Elasticsearch empowers jBPM

As a follow up on article that introduced NoSQL experimental support for jBPM, this article aims at illustrating one potential integration to enhance search capabilities and potentially routing support for larger environments.

Elasticseach will be used as additional data store where both process instances and tasks will end up being indexed. Please keep in mind that at this point in time it is rather basic integration though has already proven to be extremely valuable. Before jumping into details let's look at what use cases this integration brings:

• ability to collect process instances and tasks from different sources - e.g. different execution servers connected to different dbs
• ability to search for process instances and tasks using full text search - indexed values etc
• ability to search for process instances and tasks by their variables, multiple variables (both name and value) in single request
• ability to retrieve variables with search results in single request
• and all other things that Elasticsearch provides :)

Implementation

The actual implementation to integrate Elasticsearch with jBPM based on PersistenceEventManager hooks is actually simple - it consists of single class that implements EventEmitter interface - ElasticSearchEventEmitter

It utilises Elasticseach REST API - to be precise its _bulk REST endpoint. It does push all events in single HTTP call. This consists of both types of instances

• ProcessInstanceView
• TaskInstanceView

all views are serialised as JSON documents. This integration uses:

• http://localhost:9200 as the location where Elasticsearch server is
• jbpm as the name of the index
• processes as the type for ProcessInstanceView documents
• tasks as the type for TaskInstanceView documents

Location of the Elasticsearch server and name of the index is configurable via system properties:

• org.jbpm.integration.elasticsearch.url
• org.jbpm.integration.elasticsearch.index

There is one more file in the project and this is the ServiceLoader services file providing information on emitter implementation for discovery on runtime.

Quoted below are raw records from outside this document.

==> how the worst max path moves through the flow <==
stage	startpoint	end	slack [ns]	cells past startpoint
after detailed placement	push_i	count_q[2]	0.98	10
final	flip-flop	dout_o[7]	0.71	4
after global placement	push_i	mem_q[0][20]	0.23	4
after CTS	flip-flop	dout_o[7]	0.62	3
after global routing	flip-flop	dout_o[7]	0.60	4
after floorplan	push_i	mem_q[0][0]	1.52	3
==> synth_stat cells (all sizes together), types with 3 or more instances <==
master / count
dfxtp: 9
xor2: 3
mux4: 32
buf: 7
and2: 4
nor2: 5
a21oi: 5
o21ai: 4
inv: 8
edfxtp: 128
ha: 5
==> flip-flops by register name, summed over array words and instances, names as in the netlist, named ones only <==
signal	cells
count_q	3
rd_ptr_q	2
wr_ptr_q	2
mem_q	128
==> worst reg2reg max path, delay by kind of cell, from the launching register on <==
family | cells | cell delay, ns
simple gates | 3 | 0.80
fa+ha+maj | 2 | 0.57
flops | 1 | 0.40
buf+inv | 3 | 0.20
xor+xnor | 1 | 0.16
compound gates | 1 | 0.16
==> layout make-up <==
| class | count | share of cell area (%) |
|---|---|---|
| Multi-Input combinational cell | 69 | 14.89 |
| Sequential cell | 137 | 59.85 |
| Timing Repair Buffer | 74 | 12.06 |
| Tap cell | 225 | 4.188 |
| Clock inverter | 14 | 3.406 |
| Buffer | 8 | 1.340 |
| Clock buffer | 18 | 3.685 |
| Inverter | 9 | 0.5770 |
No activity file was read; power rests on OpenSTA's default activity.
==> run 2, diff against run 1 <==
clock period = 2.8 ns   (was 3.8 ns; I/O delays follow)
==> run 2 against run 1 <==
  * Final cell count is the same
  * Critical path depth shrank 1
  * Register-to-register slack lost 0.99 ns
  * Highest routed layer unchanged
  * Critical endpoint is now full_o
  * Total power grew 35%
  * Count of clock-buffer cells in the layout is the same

ElasticSearchEventEmitter is delivering actual events in an async way to not hold back thread that was used to execute the process so the impact (performance wise) on process engine is minimal. Moreover thanks to default PersistenceEventManager implementation, this emitter will only be invoked when transaction is completed successfully, meaning in case process instance is rolled back that information won't be in Elasticsearch.

Installation

For this who would like to try this out, first of all install Elastisearch on your box (or wherever you prefer as you can point it to any server via system property).

Next, build the elastisearch-jbpm project locally (it's not yet included in the regular jBPM builds) and drop it into KIE Server web app (inside WEB-INF/lib) and that's it!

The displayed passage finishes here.